(Stored items)
════════

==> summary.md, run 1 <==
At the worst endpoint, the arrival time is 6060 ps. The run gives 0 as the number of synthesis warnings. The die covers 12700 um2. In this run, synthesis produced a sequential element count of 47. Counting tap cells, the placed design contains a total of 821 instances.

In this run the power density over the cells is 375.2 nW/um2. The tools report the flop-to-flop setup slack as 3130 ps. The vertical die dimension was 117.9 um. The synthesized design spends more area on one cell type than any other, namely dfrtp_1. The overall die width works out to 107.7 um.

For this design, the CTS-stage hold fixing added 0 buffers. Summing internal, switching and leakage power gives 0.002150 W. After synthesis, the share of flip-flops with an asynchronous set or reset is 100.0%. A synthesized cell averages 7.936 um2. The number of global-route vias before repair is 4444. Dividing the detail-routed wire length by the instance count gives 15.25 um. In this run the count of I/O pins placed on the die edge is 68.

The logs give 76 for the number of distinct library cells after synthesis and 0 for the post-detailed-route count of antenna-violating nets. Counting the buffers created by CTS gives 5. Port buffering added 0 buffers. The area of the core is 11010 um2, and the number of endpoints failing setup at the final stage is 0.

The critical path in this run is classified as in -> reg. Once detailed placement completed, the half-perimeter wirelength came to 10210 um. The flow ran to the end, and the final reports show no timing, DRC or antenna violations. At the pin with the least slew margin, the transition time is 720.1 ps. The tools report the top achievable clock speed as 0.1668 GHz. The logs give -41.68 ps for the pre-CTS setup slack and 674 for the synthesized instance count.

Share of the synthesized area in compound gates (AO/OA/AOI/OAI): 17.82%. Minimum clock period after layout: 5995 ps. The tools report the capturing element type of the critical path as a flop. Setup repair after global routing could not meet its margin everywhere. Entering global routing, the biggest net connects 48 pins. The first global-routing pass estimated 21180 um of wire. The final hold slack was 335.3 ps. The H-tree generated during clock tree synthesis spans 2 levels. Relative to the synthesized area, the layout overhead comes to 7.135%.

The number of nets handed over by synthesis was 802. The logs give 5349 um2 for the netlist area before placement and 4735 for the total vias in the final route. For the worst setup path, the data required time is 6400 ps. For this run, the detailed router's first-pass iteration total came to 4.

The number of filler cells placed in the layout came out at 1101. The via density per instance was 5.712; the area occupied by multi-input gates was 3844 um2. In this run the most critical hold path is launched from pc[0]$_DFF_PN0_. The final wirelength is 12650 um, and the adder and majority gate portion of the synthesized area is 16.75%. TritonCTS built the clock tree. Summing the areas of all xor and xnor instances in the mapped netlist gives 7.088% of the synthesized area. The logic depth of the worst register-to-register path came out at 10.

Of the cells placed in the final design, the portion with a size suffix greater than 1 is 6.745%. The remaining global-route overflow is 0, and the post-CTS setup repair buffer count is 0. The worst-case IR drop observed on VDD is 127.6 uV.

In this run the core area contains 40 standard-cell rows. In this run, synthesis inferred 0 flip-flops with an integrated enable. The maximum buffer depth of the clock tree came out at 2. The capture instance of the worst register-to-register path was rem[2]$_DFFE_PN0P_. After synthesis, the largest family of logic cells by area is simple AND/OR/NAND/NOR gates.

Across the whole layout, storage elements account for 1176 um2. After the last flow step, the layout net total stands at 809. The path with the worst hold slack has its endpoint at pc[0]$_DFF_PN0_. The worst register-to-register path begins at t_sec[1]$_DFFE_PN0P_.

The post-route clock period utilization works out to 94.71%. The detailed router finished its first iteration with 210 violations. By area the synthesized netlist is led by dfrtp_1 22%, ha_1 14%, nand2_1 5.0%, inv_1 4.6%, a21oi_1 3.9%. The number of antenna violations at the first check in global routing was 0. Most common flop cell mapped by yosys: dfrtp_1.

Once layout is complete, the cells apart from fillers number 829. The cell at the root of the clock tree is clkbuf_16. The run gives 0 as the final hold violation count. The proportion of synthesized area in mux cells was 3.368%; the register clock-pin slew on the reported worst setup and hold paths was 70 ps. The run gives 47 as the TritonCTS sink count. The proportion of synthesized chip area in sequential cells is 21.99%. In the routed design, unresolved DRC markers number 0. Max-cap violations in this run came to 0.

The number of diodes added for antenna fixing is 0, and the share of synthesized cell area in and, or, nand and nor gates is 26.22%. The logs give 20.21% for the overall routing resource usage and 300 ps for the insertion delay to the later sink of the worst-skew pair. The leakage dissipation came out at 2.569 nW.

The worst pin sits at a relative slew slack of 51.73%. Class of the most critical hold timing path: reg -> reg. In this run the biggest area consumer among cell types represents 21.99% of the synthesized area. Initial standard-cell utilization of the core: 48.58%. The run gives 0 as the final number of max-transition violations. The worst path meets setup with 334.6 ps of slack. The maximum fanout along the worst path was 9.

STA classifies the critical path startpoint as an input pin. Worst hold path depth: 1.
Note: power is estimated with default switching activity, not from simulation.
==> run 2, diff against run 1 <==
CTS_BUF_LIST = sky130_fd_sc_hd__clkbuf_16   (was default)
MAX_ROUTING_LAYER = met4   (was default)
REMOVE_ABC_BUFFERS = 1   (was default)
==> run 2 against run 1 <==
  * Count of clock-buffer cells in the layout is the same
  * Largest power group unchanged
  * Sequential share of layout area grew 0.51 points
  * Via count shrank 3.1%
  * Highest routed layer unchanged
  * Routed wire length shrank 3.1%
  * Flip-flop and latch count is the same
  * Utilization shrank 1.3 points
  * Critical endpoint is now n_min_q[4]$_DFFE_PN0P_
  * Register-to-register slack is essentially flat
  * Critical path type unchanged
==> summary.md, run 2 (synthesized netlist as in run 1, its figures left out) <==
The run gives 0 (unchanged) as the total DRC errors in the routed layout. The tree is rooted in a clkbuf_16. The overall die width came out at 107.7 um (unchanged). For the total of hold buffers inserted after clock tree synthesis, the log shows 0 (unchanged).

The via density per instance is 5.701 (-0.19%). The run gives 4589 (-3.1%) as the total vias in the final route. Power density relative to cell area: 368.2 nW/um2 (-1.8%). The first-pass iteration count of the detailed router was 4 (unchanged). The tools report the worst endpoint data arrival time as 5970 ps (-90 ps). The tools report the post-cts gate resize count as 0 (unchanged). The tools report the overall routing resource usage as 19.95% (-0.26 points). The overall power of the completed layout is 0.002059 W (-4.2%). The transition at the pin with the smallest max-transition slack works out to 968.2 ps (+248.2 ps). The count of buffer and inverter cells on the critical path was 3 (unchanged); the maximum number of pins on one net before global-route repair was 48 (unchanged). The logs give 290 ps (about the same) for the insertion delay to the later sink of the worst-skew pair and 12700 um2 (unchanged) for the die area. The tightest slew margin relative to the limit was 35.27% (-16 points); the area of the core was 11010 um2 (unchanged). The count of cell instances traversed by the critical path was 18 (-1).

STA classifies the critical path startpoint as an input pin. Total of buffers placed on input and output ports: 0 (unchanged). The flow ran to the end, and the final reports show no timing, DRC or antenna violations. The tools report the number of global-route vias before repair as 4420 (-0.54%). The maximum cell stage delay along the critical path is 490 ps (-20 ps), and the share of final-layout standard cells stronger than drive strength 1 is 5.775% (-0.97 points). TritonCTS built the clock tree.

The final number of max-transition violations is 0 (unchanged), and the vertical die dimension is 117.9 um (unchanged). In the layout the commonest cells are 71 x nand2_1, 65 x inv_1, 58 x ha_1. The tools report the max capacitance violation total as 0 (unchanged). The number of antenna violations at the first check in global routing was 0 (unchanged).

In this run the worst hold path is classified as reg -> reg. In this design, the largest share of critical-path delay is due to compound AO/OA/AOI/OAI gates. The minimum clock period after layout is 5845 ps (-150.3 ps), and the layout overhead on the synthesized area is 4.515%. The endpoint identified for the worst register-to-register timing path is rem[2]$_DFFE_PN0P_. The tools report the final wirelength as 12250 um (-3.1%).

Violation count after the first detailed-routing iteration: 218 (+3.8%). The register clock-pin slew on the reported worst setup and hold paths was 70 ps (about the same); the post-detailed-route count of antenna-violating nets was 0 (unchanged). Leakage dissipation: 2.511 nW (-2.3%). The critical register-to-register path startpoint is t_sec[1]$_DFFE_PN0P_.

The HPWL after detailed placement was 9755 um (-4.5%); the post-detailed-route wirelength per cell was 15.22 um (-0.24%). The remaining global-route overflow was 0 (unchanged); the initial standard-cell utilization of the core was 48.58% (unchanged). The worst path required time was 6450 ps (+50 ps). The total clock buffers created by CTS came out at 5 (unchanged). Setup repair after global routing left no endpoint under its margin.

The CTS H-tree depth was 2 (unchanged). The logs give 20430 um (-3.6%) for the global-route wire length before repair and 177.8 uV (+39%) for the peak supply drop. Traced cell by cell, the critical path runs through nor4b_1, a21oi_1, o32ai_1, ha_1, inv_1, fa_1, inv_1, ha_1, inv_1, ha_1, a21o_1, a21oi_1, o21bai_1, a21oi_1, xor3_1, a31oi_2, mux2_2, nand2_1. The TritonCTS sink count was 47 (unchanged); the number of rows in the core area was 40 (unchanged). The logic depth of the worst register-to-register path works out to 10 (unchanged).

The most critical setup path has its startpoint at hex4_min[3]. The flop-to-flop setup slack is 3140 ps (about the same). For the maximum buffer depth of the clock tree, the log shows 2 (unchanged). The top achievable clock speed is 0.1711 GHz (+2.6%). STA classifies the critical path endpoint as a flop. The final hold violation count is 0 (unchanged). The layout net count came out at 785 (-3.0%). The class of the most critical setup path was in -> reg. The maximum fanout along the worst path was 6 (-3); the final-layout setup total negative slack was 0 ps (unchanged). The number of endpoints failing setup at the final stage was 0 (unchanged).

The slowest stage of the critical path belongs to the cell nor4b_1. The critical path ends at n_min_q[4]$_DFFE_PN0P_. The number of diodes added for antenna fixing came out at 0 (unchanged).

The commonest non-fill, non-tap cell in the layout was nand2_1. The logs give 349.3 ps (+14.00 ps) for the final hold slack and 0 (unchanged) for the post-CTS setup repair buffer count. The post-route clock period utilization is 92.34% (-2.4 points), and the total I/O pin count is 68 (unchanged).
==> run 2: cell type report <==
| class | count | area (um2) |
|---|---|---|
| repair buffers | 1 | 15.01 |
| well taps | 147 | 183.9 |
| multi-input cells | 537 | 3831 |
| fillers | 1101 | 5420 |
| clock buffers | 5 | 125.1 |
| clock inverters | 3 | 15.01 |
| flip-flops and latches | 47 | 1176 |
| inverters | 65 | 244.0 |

════════

Exercise instructions
The required answer is the run of lines above, starting at the line with "The number of diodes added for antenna fixing is" and ending at the line with "Note: power is", reproduced exactly with both ends.

Solution to this exercise
The number of diodes added for antenna fixing is 0, and the share of synthesized cell area in and, or, nand and nor gates is 26.22%. The logs give 20.21% for the overall routing resource usage and 300 ps for the insertion delay to the later sink of the worst-skew pair. The leakage dissipation came out at 2.569 nW.

The worst pin sits at a relative slew slack of 51.73%. Class of the most critical hold timing path: reg -> reg. In this run the biggest area consumer among cell types represents 21.99% of the synthesized area. Initial standard-cell utilization of the core: 48.58%. The run gives 0 as the final number of max-transition violations. The worst path meets setup with 334.6 ps of slack. The maximum fanout along the worst path was 9.

STA classifies the critical path startpoint as an input pin. Worst hold path depth: 1.
Note: power is estimated with default switching activity, not from simulation.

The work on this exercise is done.